My favourite plants tend to be the root feeders...is eco-complete ok for a low-tech, lower light tank? Will it create a feeding ground for algae? I was just worried that the higher nutrient yield would feed things other than my root feeders.

The lighting would be 2 x 28W T5 6500K bulbs. I can add a 32W T8 bulb if you guys don't think my lighting is sufficient, but I don't want to go with too much wattage. 

Filtration: 2 x Fluval 304. 

I have everything mentioned except the eco-complete. I like the dark look of it, and don't want soilmaster select or fluorite because of the colouration. 

Thanks,

Oh, it will be home to a couple altums, malaysian roots, leaf litter, some cories, some oto cats and a BN pleco, rasboras and dwarf gouramis, a pair of apistos and a pair of rams.


----------



## cott (May 26, 2007)

I think Eco complete is the best looking plant substrate of all of them.


----------



## eklikewhoa (Aug 29, 2006)

IME.....ADA Aquasoil is the best plant growing substrate out of all of them.


----------



## MyMonkey (Jul 17, 2007)

narhay said:


> ...is eco-complete ok for a low-tech, lower light tank? Will it create a feeding ground for algae? I was just worried that the higher nutrient yield would feed things other than my root feeders.



I too am curious as to whether the eco complete may feed algae in a lower light tank. Setting up a 7 Gallon tomorrow. :help:


----------



## BigB (Oct 14, 2005)

eco complete will not leak nutrients into the water column, so in a low tech tank it wont cause any ill effects.


----------



## GIO590 (Jun 25, 2007)

I have eco complete in my 10 gallon low teck. It is a very good substrate, especially for root feeders like amazon swords. It is iron ritch (try passing a magnet through it), and comes with various sized particles. I especially like its black color.
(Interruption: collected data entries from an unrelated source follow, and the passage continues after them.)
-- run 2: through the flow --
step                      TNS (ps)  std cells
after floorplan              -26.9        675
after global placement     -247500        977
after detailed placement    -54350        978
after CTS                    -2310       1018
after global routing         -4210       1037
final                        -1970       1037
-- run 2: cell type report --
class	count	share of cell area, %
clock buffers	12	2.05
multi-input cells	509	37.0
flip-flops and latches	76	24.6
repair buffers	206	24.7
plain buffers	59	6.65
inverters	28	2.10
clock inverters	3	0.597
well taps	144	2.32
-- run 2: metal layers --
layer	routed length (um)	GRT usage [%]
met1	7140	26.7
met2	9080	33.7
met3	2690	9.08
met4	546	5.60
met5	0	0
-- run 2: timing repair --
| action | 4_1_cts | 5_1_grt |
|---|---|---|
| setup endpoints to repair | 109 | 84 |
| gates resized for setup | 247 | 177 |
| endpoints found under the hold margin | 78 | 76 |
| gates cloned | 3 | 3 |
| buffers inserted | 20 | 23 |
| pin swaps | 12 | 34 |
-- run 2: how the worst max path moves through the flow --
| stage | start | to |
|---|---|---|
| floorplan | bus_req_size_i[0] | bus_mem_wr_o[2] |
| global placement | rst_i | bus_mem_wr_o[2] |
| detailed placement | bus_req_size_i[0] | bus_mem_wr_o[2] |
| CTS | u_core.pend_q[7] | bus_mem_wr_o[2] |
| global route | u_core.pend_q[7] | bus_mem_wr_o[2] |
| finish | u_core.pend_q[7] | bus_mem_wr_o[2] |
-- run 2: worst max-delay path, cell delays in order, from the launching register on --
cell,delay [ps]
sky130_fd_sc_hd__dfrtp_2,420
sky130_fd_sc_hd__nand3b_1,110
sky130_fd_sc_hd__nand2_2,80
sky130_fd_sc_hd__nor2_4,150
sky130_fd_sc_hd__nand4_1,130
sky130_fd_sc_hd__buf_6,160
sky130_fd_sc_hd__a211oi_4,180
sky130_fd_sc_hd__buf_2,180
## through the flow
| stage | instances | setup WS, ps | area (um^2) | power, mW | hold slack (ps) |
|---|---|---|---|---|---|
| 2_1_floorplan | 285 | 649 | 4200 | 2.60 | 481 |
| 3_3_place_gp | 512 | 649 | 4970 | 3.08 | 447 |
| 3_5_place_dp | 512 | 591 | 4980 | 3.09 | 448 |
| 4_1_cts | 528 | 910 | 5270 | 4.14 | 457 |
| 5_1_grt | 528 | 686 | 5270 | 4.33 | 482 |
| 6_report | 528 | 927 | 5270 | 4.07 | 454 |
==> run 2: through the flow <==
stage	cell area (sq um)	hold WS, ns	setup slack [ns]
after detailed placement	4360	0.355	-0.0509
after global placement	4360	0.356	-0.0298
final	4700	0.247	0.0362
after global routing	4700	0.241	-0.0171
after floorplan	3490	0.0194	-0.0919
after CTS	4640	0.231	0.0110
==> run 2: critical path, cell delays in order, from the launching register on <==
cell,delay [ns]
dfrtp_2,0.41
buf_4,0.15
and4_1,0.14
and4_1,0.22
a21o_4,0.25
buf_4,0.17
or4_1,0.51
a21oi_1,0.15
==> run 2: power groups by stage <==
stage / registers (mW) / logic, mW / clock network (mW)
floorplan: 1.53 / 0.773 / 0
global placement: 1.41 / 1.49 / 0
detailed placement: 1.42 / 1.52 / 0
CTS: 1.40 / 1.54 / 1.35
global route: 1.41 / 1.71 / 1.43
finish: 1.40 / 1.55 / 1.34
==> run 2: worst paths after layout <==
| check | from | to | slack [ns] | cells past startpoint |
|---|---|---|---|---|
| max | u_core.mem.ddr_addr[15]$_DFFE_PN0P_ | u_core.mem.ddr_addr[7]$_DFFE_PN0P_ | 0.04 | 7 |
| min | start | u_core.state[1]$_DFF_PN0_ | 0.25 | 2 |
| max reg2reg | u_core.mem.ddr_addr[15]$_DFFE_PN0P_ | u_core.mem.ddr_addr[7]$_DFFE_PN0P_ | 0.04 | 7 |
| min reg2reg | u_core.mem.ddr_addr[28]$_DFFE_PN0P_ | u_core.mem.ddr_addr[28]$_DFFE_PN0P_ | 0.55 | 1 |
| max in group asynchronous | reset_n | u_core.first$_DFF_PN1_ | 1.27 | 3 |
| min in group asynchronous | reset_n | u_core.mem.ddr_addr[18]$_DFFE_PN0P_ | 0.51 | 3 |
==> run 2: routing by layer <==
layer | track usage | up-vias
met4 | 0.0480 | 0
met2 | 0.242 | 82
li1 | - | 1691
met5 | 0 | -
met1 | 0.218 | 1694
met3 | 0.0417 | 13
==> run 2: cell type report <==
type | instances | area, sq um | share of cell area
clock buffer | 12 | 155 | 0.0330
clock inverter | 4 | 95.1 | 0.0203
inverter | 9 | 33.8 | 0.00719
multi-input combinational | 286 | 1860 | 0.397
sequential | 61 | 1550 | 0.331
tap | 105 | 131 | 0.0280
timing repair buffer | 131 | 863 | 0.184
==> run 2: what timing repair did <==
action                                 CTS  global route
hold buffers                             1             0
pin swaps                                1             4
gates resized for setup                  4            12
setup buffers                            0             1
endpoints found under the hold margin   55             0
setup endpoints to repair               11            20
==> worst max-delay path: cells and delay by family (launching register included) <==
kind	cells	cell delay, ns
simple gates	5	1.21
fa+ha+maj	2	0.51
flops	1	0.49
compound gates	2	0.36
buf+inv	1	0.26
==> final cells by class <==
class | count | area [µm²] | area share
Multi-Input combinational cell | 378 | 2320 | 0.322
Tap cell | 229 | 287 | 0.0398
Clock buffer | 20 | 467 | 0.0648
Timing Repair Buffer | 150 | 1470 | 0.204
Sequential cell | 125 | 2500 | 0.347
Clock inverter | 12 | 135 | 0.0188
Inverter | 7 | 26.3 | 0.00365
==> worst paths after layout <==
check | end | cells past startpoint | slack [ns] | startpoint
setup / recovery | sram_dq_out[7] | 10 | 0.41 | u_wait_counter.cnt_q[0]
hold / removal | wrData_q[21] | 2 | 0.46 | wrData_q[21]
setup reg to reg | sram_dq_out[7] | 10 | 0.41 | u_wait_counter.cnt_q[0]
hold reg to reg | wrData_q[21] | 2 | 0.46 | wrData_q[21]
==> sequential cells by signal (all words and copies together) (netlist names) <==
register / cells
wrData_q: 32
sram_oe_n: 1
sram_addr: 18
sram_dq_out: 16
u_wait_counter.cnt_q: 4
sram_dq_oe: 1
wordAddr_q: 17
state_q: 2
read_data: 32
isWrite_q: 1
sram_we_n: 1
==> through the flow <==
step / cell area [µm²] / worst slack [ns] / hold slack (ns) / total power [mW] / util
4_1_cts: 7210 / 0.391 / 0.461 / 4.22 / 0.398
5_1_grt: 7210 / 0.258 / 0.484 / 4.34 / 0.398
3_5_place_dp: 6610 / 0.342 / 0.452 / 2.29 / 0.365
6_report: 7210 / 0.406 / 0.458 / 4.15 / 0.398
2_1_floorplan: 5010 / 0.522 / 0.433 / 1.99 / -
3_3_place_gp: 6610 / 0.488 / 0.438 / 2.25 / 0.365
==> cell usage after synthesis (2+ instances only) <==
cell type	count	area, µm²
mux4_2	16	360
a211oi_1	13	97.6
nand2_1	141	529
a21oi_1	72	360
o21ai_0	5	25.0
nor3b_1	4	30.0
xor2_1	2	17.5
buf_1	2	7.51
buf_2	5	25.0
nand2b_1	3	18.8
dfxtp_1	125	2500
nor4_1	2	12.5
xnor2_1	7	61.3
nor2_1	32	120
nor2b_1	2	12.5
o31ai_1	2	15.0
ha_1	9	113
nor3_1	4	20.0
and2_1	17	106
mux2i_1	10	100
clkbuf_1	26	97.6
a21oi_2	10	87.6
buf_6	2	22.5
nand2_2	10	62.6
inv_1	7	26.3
$ cat config.mk
export PLATFORM = sky130hd
export DESIGN_NAME = lcd_hd44780_ctrl
export DESIGN_NICKNAME = d
export VERILOG_FILES = /design/src/rtl/lcd_pkg.sv /design/src/rtl/lcd_init_rom.sv /design/src/rtl/lcd_hd44780_ctrl.sv
export SDC_FILE = /design/constraint.sdc
export NUM_CORES = 1
export LEC_CHECK = 0
export CORE_MARGIN = 8
export CORE_UTILIZATION = 55
export DETAILED_ROUTE_END_ITERATION = 10
export DONT_BUFFER_PORTS = 1
export PLACE_DENSITY = 0.75
export REMOVE_ABC_BUFFERS = 1
export SETUP_SLACK_MARGIN = 0.3
export SYNTH_ARGS = -nofsm -noshare
export SYNTH_HDL_FRONTEND = slang
export SYNTH_SLANG_ARGS = --single-unit
$ cat constraint.sdc
create_clock -name clk -period 2.89 [get_ports clk]
set_input_delay 0.289 -clock clk [delete_from_list [all_inputs] [get_ports clk]]
set_output_delay 0.289 -clock clk [all_outputs]
set_load 0.02 [all_outputs]
$ cat src/rtl/lcd_pkg.sv
// Shared types and constants for the HD44780 write-only LCD driver.
// Used by lcd_hd44780_ctrl (optional cursor tracking: LCD_AUTO_WRAP_EN) and lcd_init_rom.
package lcd_pkg;

    // Controller FSM states
    typedef enum logic [2:0] {
        ST_PWRUP,
        ST_INIT_SETUP,
        ST_INIT_PULSE,
        ST_INIT_WAIT,
        ST_IDLE,
        ST_SETUP,
        ST_PULSE,
        ST_WAIT
    } lcd_state_t;

    // Execution-wait class of a transferred byte
    typedef enum logic [1:0] {
        WC_CMD,
        WC_CLR,
        WC_INIT
    } lcd_wclass_t;

    localparam logic [7:0] LCD_CMD_CLEAR   = 8'h01;
    localparam logic [7:0] LCD_CMD_HOME    = 8'h02;
    localparam logic [7:0] LCD_CMD_LINE0   = 8'h80;
    localparam logic [7:0] LCD_CMD_LINE1   = 8'hC0;
    localparam logic [7:0] LCD_CMD_FUNCSET = 8'h38;
    localparam logic [7:0] LCD_CMD_DISPON  = 8'h0C;
    localparam logic [7:0] LCD_CMD_ENTRY   = 8'h06;

    localparam int LCD_INIT_LEN = 6;

    // Clear (0x00/0x01) and home (0x02/0x03) need the long execution wait
    function automatic logic lcd_is_long(input logic rs, input logic [7:0] d);
        return !rs && (d[7:2] == 6'd0);
    endfunction

endpackage

$ cat src/rtl/lcd_init_rom.sv
// Power-up init sequence: index -> {byte, wait class}. Purely combinational.
module lcd_init_rom
    import lcd_pkg::*;
(
    input  logic [2:0]  i_idx,
    output logic [7:0]  o_byte,
    output lcd_wclass_t o_wclass
);

    // Sequence 0x38 x3, 0x0C, 0x01, 0x06; first entry waits longest, clear waits long
    always_comb begin
        o_byte   = LCD_CMD_FUNCSET;
        o_wclass = WC_CMD;
        case (i_idx)
            3'd0: o_wclass = WC_INIT;
            3'd3: o_byte   = LCD_CMD_DISPON;
            3'd4: begin
                o_byte   = LCD_CMD_CLEAR;
                o_wclass = WC_CLR;
            end
            3'd5: o_byte   = LCD_CMD_ENTRY;
            default: ;
        endcase
    end

endmodule

$ cat src/rtl/lcd_hd44780_ctrl.sv
// Timing-correct write-only HD44780 driver: power-up init, then one byte per
// valid/ready request with setup, E pulse and execution wait.
// Define LCD_AUTO_WRAP_EN to track the cursor and auto-issue line changes.
module lcd_hd44780_ctrl
    import lcd_pkg::*;
#(
    parameter int POWERUP_CYC   = 750000,
    parameter int INIT_WAIT_CYC = 205000,
    parameter int E_PULSE_CYC   = 25,
    parameter int CMD_WAIT_CYC  = 2500,
    parameter int CLR_WAIT_CYC  = 82000
) (
    input  logic       clk,
    input  logic       reset,
    input  logic       req_valid,
    output logic       req_ready,
    input  logic       req_rs,
    input  logic [7:0] req_data,
    output logic       init_done,
    output logic [7:0] lcd_data_bus,
    output logic       lcd_rs,
    output logic       lcd_rw,
    output logic       lcd_e
);

    localparam int M0   = (POWERUP_CYC > INIT_WAIT_CYC) ? POWERUP_CYC : INIT_WAIT_CYC;
    localparam int M1   = (M0 > E_PULSE_CYC) ? M0 : E_PULSE_CYC;
    localparam int M2   = (M1 > CMD_WAIT_CYC) ? M1 : CMD_WAIT_CYC;
    localparam int MAXC = (M2 > CLR_WAIT_CYC) ? M2 : CLR_WAIT_CYC;
    localparam int CW   = $clog2(MAXC + 1);

    lcd_state_t  r_state, w_nstate;
    logic [CW-1:0] r_cnt, w_load_val;
    logic        w_load, w_done, w_accept, w_wrap_go;
    logic [2:0]  r_idx, w_rom_idx;
    logic [7:0]  r_data, w_rom_byte, w_wrap_byte;
    logic        r_rs, r_e, r_ready, r_init_done;
    lcd_wclass_t r_wclass, w_rom_wc;

    function automatic logic [CW-1:0] wait_load(input lcd_wclass_t wc);
        case (wc)
            WC_INIT: return CW'(INIT_WAIT_CYC - 1);
            WC_CLR:  return CW'(CLR_WAIT_CYC - 1);
            default: return CW'(CMD_WAIT_CYC - 1);
        endcase
    endfunction

    assign w_done    = (r_cnt == '0);
    assign w_accept  = (r_state == ST_IDLE) && req_valid;
    assign w_rom_idx = (r_state == ST_PWRUP) ? 3'd0 : r_idx + 3'd1;

    lcd_init_rom u_rom (
        .i_idx    (w_rom_idx),
        .o_byte   (w_rom_byte),
        .o_wclass (w_rom_wc)
    );

`ifdef LCD_AUTO_WRAP_EN
    logic       r_line, r_wrap_pend;
    logic [3:0] r_col;

    assign w_wrap_go   = (r_state == ST_WAIT) && w_done && r_wrap_pend;
    assign w_wrap_byte = r_line ? LCD_CMD_LINE1 : LCD_CMD_LINE0;

    // Cursor tracking; line flips as the 16th char is accepted so the wrap byte is ready
    always_ff @(posedge clk or negedge reset) begin
        if (!reset) begin
            r_line      <= 1'b0;
            r_col       <= 4'd0;
            r_wrap_pend <= 1'b0;
        end else if (w_accept) begin
            if (req_rs) begin
                if (r_col == 4'd15) begin
                    r_col       <= 4'd0;
                    r_line      <= ~r_line;
                    r_wrap_pend <= 1'b1;
                end else begin
                    r_col <= r_col + 4'd1;
                end
            end else if (lcd_is_long(req_rs, req_data)) begin
                r_line <= 1'b0;
                r_col  <= 4'd0;
            end else if (req_data[7]) begin
                r_line <= req_data[6];
                r_col  <= req_data[3:0];
            end
        end else if (w_wrap_go) begin
            r_wrap_pend <= 1'b0;
        end
    end
`else
    assign w_wrap_go   = 1'b0;
    assign w_wrap_byte = 8'h00;
`endif

    // State register and the shared down-counter (loads on state entry, holds at 0)
    always_ff @(posedge clk or negedge reset) begin
        if (!reset) begin
            r_state <= ST_PWRUP;
            r_cnt   <= CW'(POWERUP_CYC - 1);
        end else begin
            r_state <= w_nstate;
            if (w_load)
                r_cnt <= w_load_val;
            else if (!w_done)
                r_cnt <= r_cnt - CW'(1);
        end
    end

    // Next-state and counter-load decode
    always_comb begin
        w_nstate   = r_state;
        w_load     = 1'b0;
        w_load_val = '0;
        case (r_state)
            ST_PWRUP: if (w_done) begin
                w_nstate = ST_INIT_SETUP;
                w_load   = 1'b1;
            end
            ST_INIT_SETUP: begin
                w_nstate   = ST_INIT_PULSE;
                w_load     = 1'b1;
                w_load_val = CW'(E_PULSE_CYC - 1);
            end
            ST_INIT_PULSE: if (w_done) begin
                w_nstate   = ST_INIT_WAIT;
                w_load     = 1'b1;
                w_load_val = wait_load(r_wclass);
            end
            ST_INIT_WAIT: if (w_done) begin
                w_load   = 1'b1;
                w_nstate = (r_idx == 3'(LCD_INIT_LEN - 1)) ? ST_IDLE : ST_INIT_SETUP;
            end
            ST_IDLE: if (req_valid) begin
                w_nstate = ST_SETUP;
                w_load   = 1'b1;
            end
            ST_SETUP: begin
                w_nstate   = ST_PULSE;
                w_load     = 1'b1;
                w_load_val = CW'(E_PULSE_CYC - 1);
            end
            ST_PULSE: if (w_done) begin
                w_nstate   = ST_WAIT;
                w_load     = 1'b1;
                w_load_val = wait_load(r_wclass);
            end
            ST_WAIT: if (w_done) begin
                w_load   = 1'b1;
                w_nstate = w_wrap_go ? ST_SETUP : ST_IDLE;
            end
            default: w_nstate = ST_PWRUP;
        endcase
    end

    // Registered LCD pins and handshake; bus/RS load only when a new byte starts
    always_ff @(posedge clk or negedge reset) begin
        if (!reset) begin
            r_e         <= 1'b0;
            r_ready     <= 1'b0;
            r_init_done <= 1'b0;
            r_idx       <= 3'd0;
            r_data      <= 8'h00;
            r_rs        <= 1'b0;
            r_wclass    <= WC_CMD;
        end else begin
            r_e     <= (w_nstate == ST_INIT_PULSE) || (w_nstate == ST_PULSE);
            r_ready <= (w_nstate == ST_IDLE);
            if (w_nstate == ST_IDLE)
                r_init_done <= 1'b1;
            if (w_nstate == ST_INIT_SETUP) begin
                r_idx    <= w_rom_idx;
                r_data   <= w_rom_byte;
                r_rs     <= 1'b0;
                r_wclass <= w_rom_wc;
            end else if (w_accept) begin
                r_data   <= req_data;
                r_rs     <= req_rs;
                r_wclass <= lcd_is_long(req_rs, req_data) ? WC_CLR : WC_CMD;
            end else if (w_wrap_go) begin
                r_data   <= w_wrap_byte;
                r_rs     <= 1'b0;
                r_wclass <= WC_CMD;
            end
        end
    end

    assign req_ready    = r_ready;
    assign init_done    = r_init_done;
    assign lcd_data_bus = r_data;
    assign lcd_rs       = r_rs;
    assign lcd_rw       = 1'b0;
    assign lcd_e        = r_e;

endmodule

# Word-level counts from Yosys, hierarchy flattened
# Cells that the tools add are included.
# word_totals
reg_bits	40
inputBits	12
out_inout_bits	13
elab_cells	67
# classes
addsub	2
eq_ne	18
mux	26
n_reduce_logical	12
# ops
cell	n
one-hot mux 18 bit (2 select lines)	2
two-way mux 20 bit	2
== test 3 bit, second input constant	9
two-way mux 3 bit	8
one-hot mux 3 bit (8 select lines)	1
zero test 20 bit	1
subtractor 20 x 1 -> 20 bit, second input constant	1
two-way mux 18 bit	1
one-hot mux 6 bit (3 select lines)	1
two-way mux 8 bit	2
== test 3 x 2 -> 1 bit, second input constant	4
== test 3 x 1 -> 1 bit, second input constant	2
zero test 3 bit	2
zero test 6 bit	1
two-way mux 1 bit	5
OR reduction 5 bit	1
two-way mux 2 bit	2
one-hot mux 2 bit (2 select lines)	1
OR reduction 2 bit	2
adder 3 x 1 -> 3 bit, second input constant	1
one-hot mux 1 bit (3 select lines)	1
== test 2 x 1 -> 1 bit, second input constant	1
== test 2 bit, second input constant	1
logical AND 1 bit	2
other kinds (4)	4

# Longest topological paths before layout
# depth
word_depth	6
ltp_mapped	9
mapped_depth_nobuf	7

# Modules after synthesis
# Synthesis repeated with hierarchy kept, for this count alone.
# unflattened
cells_unflattened	235
hier_area_um2	2337.2
# modules_own_cells
mod	n_inst	cells_each	area_each_um2	seq_area_each_um2
lcd_hd44780_ctrl	1	221	2247.2	1017.2
lcd_init_rom	1	14	90.1	0.0

# Worst setup path after synthesis
# No wires, ideal clock.
# synth_timing
path_type	register -> register
startpoint	register r_cnt[0]
endpoint	register r_idx[0]
setup_time_ns	0.076
arrival_ns	2.008
required_time_ns	2.814
setup_slack_ns	0.806
stages_incl_launch_ff	8
n_path_buf	0
period_less_slack_ns	2.084
cell_sequence	dfstp_2 -> inv_1 -> ha_1 -> nor3b_2 -> nand3_2 -> or4_4 -> or3_1 -> o21ai_1
# synth_between
elab_chain_len	4
word_cells_on_any_way	8
classes_between	1 x eq/ne; 6 x mux; 1 x reduce/logical
# synth_rtl
item	line	text
from (decl)	lcd_hd44780_ctrl.sv:33	logic [CW-1:0] r_cnt, w_load_val;
from (signal assigned)	lcd_hd44780_ctrl.sv:100	r_cnt <= CW'(POWERUP_CYC - 1);
from (signal assigned)	lcd_hd44780_ctrl.sv:104	r_cnt <= w_load_val;
from (signal assigned)	lcd_hd44780_ctrl.sv:106	r_cnt <= r_cnt - CW'(1);
zero test 20 bit *	lcd_hd44780_ctrl.sv:48	assign w_done = (r_cnt == '0);
two-way mux 3 bit, on equally long branches	n/a	
one-hot mux 3 bit (8 select lines) *	lcd_hd44780_ctrl.sv:115	case (r_state)
== test 3 x 1 -> 1 bit *	lcd_hd44780_ctrl.sv:171	if (w_nstate == ST_INIT_SETUP) begin
to (signal assigned)	lcd_hd44780_ctrl.sv:172	r_idx <= w_rom_idx;
to (decl)	lcd_hd44780_ctrl.sv:35	logic [2:0] r_idx, w_rom_idx;
# Every way passes the cells marked *; elsewhere a longest branch is shown, timed or not.
# A chain may end at the register's enable or synchronous reset.

# Final worst setup path
# layout_timing
startpoint	register r_cnt[0]
endpoint	register r_idx[1]
# The elaborated chain is that of the path after synthesis.

==> results.cfg <==
[worst_setup_path]
crit_path_start_kind = flop
crit_required_ns = 3.12
slowest_stage = or4_4
path_cells = inv_1, ha_1, nor3b_4, nand3_2, or4_4, or3_1, o21ai_1
slowest_delay_ns = 0.62
cp.arrival_ns = 2.63
critPathKind = flop to flop
path_buf_inv = 1
critical_path.top_delay_family = simple AND/OR/NAND/NOR gates
path_max_fanout = 13
end_kind = flop

[cts]
h-tree-depth = 2
cts_buffers = 5
clk_latency_ns = 0.29
cts_setup_buffers = 0
cts_tree = yes
clk_pin_slew_ns = 0.08
root_buffer = clkbuf_8
cts.sinks = 40
clock_path_buffers = 2

[sta]
setup_viol = 0
final.min_clock_period_ns = 2.40
tns_ns = 0
hold_viol = 0
worst_slew_pin_slew_ns = 0.840
maxSlewHeadroom_pct = 43.5
fin_ws_ns = 0.491
slew_viol_final = 0
finalClockSkew_ns = 0.0119
fin_crit_sh_pct = 83.0
rsz0062_at_grt = false
fmax_mhz = 417
hold_slack_ns = 0.139

[die]
die_y_microns = 81.5
die_x_microns = 81.5
fp-row-count = 24
die-area_sq_mm = 0.00663
core_area_sq_mm = 0.00423
io_pins = 25
initial_utilization_pct = 55.6

[cells_and_area]
final_core_util_pct = 60.3
nFillCells = 368
multi_input_area_sq_mm = 0.00125
final_net_count = 266
drive_gt1_share_pct = 15.3
num_antenna_cells = 0
ff_latch_area_sq_mm = 0.00102
synthToLayoutAreaGrowth_pct = 8.28

[synthesis]
syn_area_per_cell_sq_um = 9.54
ys_seq_elements = 40
synthCells = 247
synth-edff-count = 0
yosysTopAreaCellShare_pct = 28.7
synth_most_common_cell = dfrtp_1
ys_top_cells_by_count = 27 x dfrtp_1, 23 x nor2_1, 20 x a21oi_1, 13 x dfstp_2, 13 x o21ai_0
async_flop_share_pct = 100
synth.distinct_cells = 56
yosysSeqAreaShare_pct = 43.2
synth_ff_type = dfrtp_1
yosysWarnings = 0
synthTopCellsByArea = dfrtp_1 29%, dfstp_2 14%, a21oi_1 4.2%
synth_area_leader_cell = dfrtp_1
netlist_area_sq_mm = 0.00236

[run_status]
outcome = finished clean

[global_route]
grt_pass1_wl_microns = 8720
grt_overflow = 0
grt.total_usage_pct = 17.1
antenna_found_initial = 0
grt_pass1_vias = 1823
grt_start_max_net_pins = 41

[route]
num_vias = 1838
drc = 0
wl_per_cell_microns = 17.4
vias_per_cell = 6.11
first_pass_iters = 4
first_iter_violations = 143
wl_microns = 5240
ant_nets = 0

[power_and_ir_drop]
pwr_density_cell_mw_per_mm2 = 409
p_leak_nw = 1.03
max-vdd-ir-drop_mv = 0.302
total_power_mw = 1.04

[place]
hpwl_microns = 3830
gp_congestion = 0.910
port_buffers = 0
post-place-ws_ns = 0.456

[run]
max_cap_violations = 0

[worst_hold_path]
hold_class = primary input to flop
-- worst paths after layout --
kind                             start               to  slack [ns]  cells after the start
min reg2reg                   r_cnt[1]         r_cnt[1]        0.55                      2
min                        req_data[5]  lcd_data_bus[5]        0.14                      1
max in group asynchronous        reset        r_cnt[12]        2.16                      2
max                           r_cnt[0]         r_idx[1]        0.49                      7
max reg2reg                   r_cnt[0]         r_idx[1]        0.49                      7
min in group asynchronous        reset  lcd_data_bus[0]        0.47                      2
-- power breakdown --
| part | switching, mW | leakage [nW] | total, mW | internal [mW] |
|---|---|---|---|---|
| clock | 0.189 | 0.0588 | 0.467 | 0.278 |
| combinational | 0.0123 | 0.488 | 0.0168 | 0.00450 |
| sequential | 0 | 0.482 | 0.560 | 0.560 |
| total | 0.201 | 1.03 | 1.04 | 0.843 |
-- sequential cells by signal, summed over array words and instances, names as in the netlist --
name	count
r_cnt	20
lcd_data_bus	8
r_idx	3
r_state	3
r_wclass	2
init_done	1
lcd_e	1
lcd_rs	1
req_ready	1
-- metrics by stage --
stage	cell area, sq um	instances
after floorplan	2300	234
after global placement	2400	291
after detailed placement	2400	291
after CTS	2540	301
after global routing	2550	301
final	2550	301
-- cells in the final DEF (no fill, tap or decap), drive strengths merged, types with 8 or more instances in the layout --
cell	count
nor4	9
dfrtp	27
nand2	11
inv	10
o21ai	15
nor2	23
dfstp	13
xnor2	9
a21oi	20
nor3	8
-- logic make-up after synthesis --
group                    count (synthesis)  share of synthesized area, %
flip-flops                              40                          43.2
AND/OR/NAND/NOR                         90                          23.2
adder cells (fa/ha/maj)                  6                          3.19
XOR/XNOR                                14                          5.20
other                                    1                         0.159
multiplexers                             4                          1.70
AO/OA/AOI/OAI                           69                          19.2
buffers and inverters                   23                          4.14
-- cell type report --
| type | count | share of cell area (%) |
|---|---|---|
| clock buffers | 6 | 3.24 |
| flip-flops and latches | 40 | 39.9 |
| repair buffers | 7 | 2.65 |
| well taps | 52 | 2.55 |
| clock inverters | 2 | 1.32 |
| multi-input cells | 184 | 48.9 |
| inverters | 10 | 1.47 |
-- layer usage --
metal,vias up,track usage (%),wire (microns)
li1,902,-,-
met1,880,21.1,2330
met2,47,26.5,2460
met3,9,5.36,337
met4,0,8.04,110
met5,-,0,0
-- timing repair --
| item | in CTS | in global routing |
|---|---|---|
| hold buffers | 2 | 0 |
| endpoints found under the setup margin | 0 | 3 |
| endpoints found under the hold margin | 40 | 0 |
| resized for setup | 0 | 1 |
Power figures use the tool's default switching activity.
the one complaint I have about it is that its initial setup can be very messy (my water was cloudy for a few days)


----------



## McgJosh (Jun 4, 2006)

GIO590 said:


> the one complaint I have about it is that its initial setup can be very messy (my water was cloudy for a few days)


I did not have this experience. I used four bags in my 37 gallon and it is kind of foggy, but I dont even have a filter running.

You can click the link in my signature for pictures.


----------



## zergling (May 16, 2007)

I have used eco-complete on my low tech goldfish tank and it's easy to plant on and I really like the black color (add a black background and all the focus on the tank will be put on the plants and fish). 

I can't say a whole lot about plant growth because I'm quite unhappy with the 2x18W T5NO (6700K and 10000K) fixture that I have, and will get it replaced asap. 

Nonetheless, I got the EC via a fellow sfbaaps member very cheap $10 for 100lbs++ :bounce: but if it weren't for that I'd rather buy Aqua Soil for the money - easier to plant on and better plant grower.

As for the clouding the water issue, it's pretty much like Aqua Soil or Flourite or plain substrate with mulm -- the better your technique, the less cloudier it'll get.


----------



## peepa (Aug 18, 2007)

I use eco-complete and have been happy with it.


----------



## cornhusker (Jan 26, 2005)

*Eco-complete for low tech tank*

I use EC,but i would never buy again.too many big boulders come with it.that gravel needs to be rinsed just like all substrate should.by the way thats just water its packed in.Flourite will allways be my favorite,but imo plants start faster in ec.also from my observation mulm is closer to the surface making it more of a mess when moving plants.if i had to do it over again,i would go the soilmaster route.The top brands are just too expensive when you have several tanks setup. cornhusker:icon_smil


----------



## Rod Hay (Feb 11, 2006)

cornhusker said:


> ...EC,but i would never buy again.too many big boulders come with it. cornhusker:icon_smil



Ditto! This is my biggest complaint about it. Personally, I HATE the way the bigger, chunky rocks end up on top!

I have it in a ten gallon, low-tech shrimp tank. The plants (as well as the shrimp,) have grown just fine.


----------